▶ _Task directions_:
What you need to do is retype every entry exactly as written.

▶ _Supplied entries_:
════════════════════

Background: an optimization exercise with open tools, aiming at small area, a short achievable clock period and few clock cycles. Do not read the settings as production practice.
The RTL was checked by simulation tests, not by an equivalence proof against the original design.

### flow/design.v
package ssp_pkg;
	localparam int STEP_W  = 10;
	localparam int CAP_W   = 16;
	localparam int CNT16_W = 16;
	localparam int ACC_W   = 17;
	localparam int SLOT_W  = 32;
	localparam int PEND_W  = 5;
	localparam int X_W     = 13;    
	localparam int P_W     = 22;    
	localparam int DQ_W    = 21;    
	localparam int L_W     = 8;     
	localparam int DIVI_W  = 17;    
	localparam int SH_W    = 20;    
	localparam int IN_W    = 80;
	localparam int OUT_W   = 72;
	localparam int APB_AW  = 3;
	localparam logic [1:0] OP_TICK  = 2'd0;
	localparam logic [1:0] OP_RAISE = 2'd1;
	localparam logic [1:0] OP_SKIP  = 2'd2;
	localparam logic [1:0] OP_NOP   = 2'd3;
	localparam logic REG_STEP_MS  = 1'b0;
	localparam logic REG_DIFF_CAP = 1'b1;
	localparam logic [STEP_W-1:0] STEP_MS_RST  = 10'd120;
	localparam logic [CAP_W-1:0]  DIFF_CAP_RST = 16'd60000;
	function automatic logic [3:0] tier_m(input logic [CNT16_W-1:0] count);
		if (count <= 16'd1500)      tier_m = 4'd2;
		else if (count <= 16'd2500) tier_m = 4'd3;
		else if (count <= 16'd2750) tier_m = 4'd4;
		else if (count <= 16'd3000) tier_m = 4'd6;
		else if (count <= 16'd3250) tier_m = 4'd7;
		else                        tier_m = 4'd8;
	endfunction
	function automatic logic [3:0] bit_len10(input logic [9:0] v);
		bit_len10 = 4'd0;
		for (int i = 0; i < 10; i++) begin
			if (v[i]) bit_len10 = 4'(i + 1);
		end
	endfunction
	function automatic logic [3:0] bit_len13(input logic [12:0] v);
		bit_len13 = 4'd0;
		for (int i = 0; i < 13; i++) begin
			if (v[i]) bit_len13 = 4'(i + 1);
		end
	endfunction
	function automatic logic [4:0] bit_len22(input logic [21:0] v);
		bit_len22 = 5'd0;
		for (int i = 0; i < 22; i++) begin
			if (v[i]) bit_len22 = 5'(i + 1);
		end
	endfunction
	function automatic logic [3:0] div_steps(input logic [3:0] len_x, input logic [4:0] len_c);
		int e;
		e = int'(len_x) - int'(len_c) + 10;
		div_steps = 4'd0;
		for (int s = 1; s <= 7; s++) begin
			if (e > 3 * (s - 1)) div_steps = 4'(s);
		end
	endfunction
	function automatic logic [5:0] skip_bound(input logic [3:0] len_x, input logic [4:0] len_c,
		input logic big);
		int e;
		e = int'(len_x) - int'(len_c) + (big ? 8 : 7);
		if (e < 0)       skip_bound = 6'd0;
		else if (e > 17) skip_bound = {1'b1, 5'd17};
		else             skip_bound = {1'b1, 5'(e)};
	endfunction
endpackage
module ssp_div (
	input  logic [ssp_pkg::SH_W-1:0]        sh,
	input  logic [2:0]                      kmax,
	input  logic [ssp_pkg::DIVI_W-1:0]      divisor,
	input  logic [ssp_pkg::DIVI_W+1:0]      divisor3,
	input  logic [ssp_pkg::DIVI_W+2:0]      divisor5,
	input  logic [ssp_pkg::DIVI_W+2:0]      divisor7,
	output logic [2:0]                      digit,
	output logic [ssp_pkg::ACC_W-1:0]       rem_out,
	output logic [ssp_pkg::ACC_W-1:0]       rem_one     
);
	localparam int W = ssp_pkg::SH_W;
	logic [W:0]   d [8];
	logic [7:1]   fit;
	assign d[0] = {1'b0, sh};
	assign d[1] = {1'b0, sh} - (W + 1)'(divisor);
	assign d[2] = {1'b0, sh} - (W + 1)'({divisor, 1'b0});
	assign d[3] = {1'b0, sh} - (W + 1)'(divisor3);
	assign d[4] = {1'b0, sh} - (W + 1)'({divisor, 2'b00});
	assign d[5] = {1'b0, sh} - (W + 1)'(divisor5);
	assign d[6] = {1'b0, sh} - (W + 1)'({divisor3, 1'b0});
	assign d[7] = {1'b0, sh} - (W + 1)'(divisor7);
	assign rem_one = d[1][ssp_pkg::ACC_W-1:0];
	always_comb begin
		for (int k = 1; k < 8; k++) begin
			fit[k] = ~d[k][W] & (3'(k) <= kmax);
		end
		digit   = 3'd0;
		rem_out = sh[ssp_pkg::ACC_W-1:0];
		for (int k = 1; k < 8; k++) begin
			if (fit[k]) begin
				digit   = 3'(k);
				rem_out = d[k][ssp_pkg::ACC_W-1:0];
			end
		end
	end
endmodule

════════════════════

▶ _Reply_:
Background: an optimization exercise with open tools, aiming at small area, a short achievable clock period and few clock cycles. Do not read the settings as production practice.
The RTL was checked by simulation tests, not by an equivalence proof against the original design.

### flow/design.v
package ssp_pkg;
	localparam int STEP_W  = 10;
	localparam int CAP_W   = 16;
	localparam int CNT16_W = 16;
	localparam int ACC_W   = 17;
	localparam int SLOT_W  = 32;
	localparam int PEND_W  = 5;
	localparam int X_W     = 13;    
	localparam int P_W     = 22;    
	localparam int DQ_W    = 21;    
	localparam int L_W     = 8;     
	localparam int DIVI_W  = 17;    
	localparam int SH_W    = 20;    
	localparam int IN_W    = 80;
	localparam int OUT_W   = 72;
	localparam int APB_AW  = 3;
	localparam logic [1:0] OP_TICK  = 2'd0;
	localparam logic [1:0] OP_RAISE = 2'd1;
	localparam logic [1:0] OP_SKIP  = 2'd2;
	localparam logic [1:0] OP_NOP   = 2'd3;
	localparam logic REG_STEP_MS  = 1'b0;
	localparam logic REG_DIFF_CAP = 1'b1;
	localparam logic [STEP_W-1:0] STEP_MS_RST  = 10'd120;
	localparam logic [CAP_W-1:0]  DIFF_CAP_RST = 16'd60000;
	function automatic logic [3:0] tier_m(input logic [CNT16_W-1:0] count);
		if (count <= 16'd1500)      tier_m = 4'd2;
		else if (count <= 16'd2500) tier_m = 4'd3;
		else if (count <= 16'd2750) tier_m = 4'd4;
		else if (count <= 16'd3000) tier_m = 4'd6;
		else if (count <= 16'd3250) tier_m = 4'd7;
		else                        tier_m = 4'd8;
	endfunction
	function automatic logic [3:0] bit_len10(input logic [9:0] v);
		bit_len10 = 4'd0;
		for (int i = 0; i < 10; i++) begin
			if (v[i]) bit_len10 = 4'(i + 1);
		end
	endfunction
	function automatic logic [3:0] bit_len13(input logic [12:0] v);
		bit_len13 = 4'd0;
		for (int i = 0; i < 13; i++) begin
			if (v[i]) bit_len13 = 4'(i + 1);
		end
	endfunction
	function automatic logic [4:0] bit_len22(input logic [21:0] v);
		bit_len22 = 5'd0;
		for (int i = 0; i < 22; i++) begin
			if (v[i]) bit_len22 = 5'(i + 1);
		end
	endfunction
	function automatic logic [3:0] div_steps(input logic [3:0] len_x, input logic [4:0] len_c);
		int e;
		e = int'(len_x) - int'(len_c) + 10;
		div_steps = 4'd0;
		for (int s = 1; s <= 7; s++) begin
			if (e > 3 * (s - 1)) div_steps = 4'(s);
		end
	endfunction
	function automatic logic [5:0] skip_bound(input logic [3:0] len_x, input logic [4:0] len_c,
		input logic big);
		int e;
		e = int'(len_x) - int'(len_c) + (big ? 8 : 7);
		if (e < 0)       skip_bound = 6'd0;
		else if (e > 17) skip_bound = {1'b1, 5'd17};
		else             skip_bound = {1'b1, 5'(e)};
	endfunction
endpackage
module ssp_div (
	input  logic [ssp_pkg::SH_W-1:0]        sh,
	input  logic [2:0]                      kmax,
	input  logic [ssp_pkg::DIVI_W-1:0]      divisor,
	input  logic [ssp_pkg::DIVI_W+1:0]      divisor3,
	input  logic [ssp_pkg::DIVI_W+2:0]      divisor5,
	input  logic [ssp_pkg::DIVI_W+2:0]      divisor7,
	output logic [2:0]                      digit,
	output logic [ssp_pkg::ACC_W-1:0]       rem_out,
	output logic [ssp_pkg::ACC_W-1:0]       rem_one     
);
	localparam int W = ssp_pkg::SH_W;
	logic [W:0]   d [8];
	logic [7:1]   fit;
	assign d[0] = {1'b0, sh};
	assign d[1] = {1'b0, sh} - (W + 1)'(divisor);
	assign d[2] = {1'b0, sh} - (W + 1)'({divisor, 1'b0});
	assign d[3] = {1'b0, sh} - (W + 1)'(divisor3);
	assign d[4] = {1'b0, sh} - (W + 1)'({divisor, 2'b00});
	assign d[5] = {1'b0, sh} - (W + 1)'(divisor5);
	assign d[6] = {1'b0, sh} - (W + 1)'({divisor3, 1'b0});
	assign d[7] = {1'b0, sh} - (W + 1)'(divisor7);
	assign rem_one = d[1][ssp_pkg::ACC_W-1:0];
	always_comb begin
		for (int k = 1; k < 8; k++) begin
			fit[k] = ~d[k][W] & (3'(k) <= kmax);
		end
		digit   = 3'd0;
		rem_out = sh[ssp_pkg::ACC_W-1:0];
		for (int k = 1; k < 8; k++) begin
			if (fit[k]) begin
				digit   = 3'(k);
				rem_out = d[k][ssp_pkg::ACC_W-1:0];
			end
		end
	end
endmodule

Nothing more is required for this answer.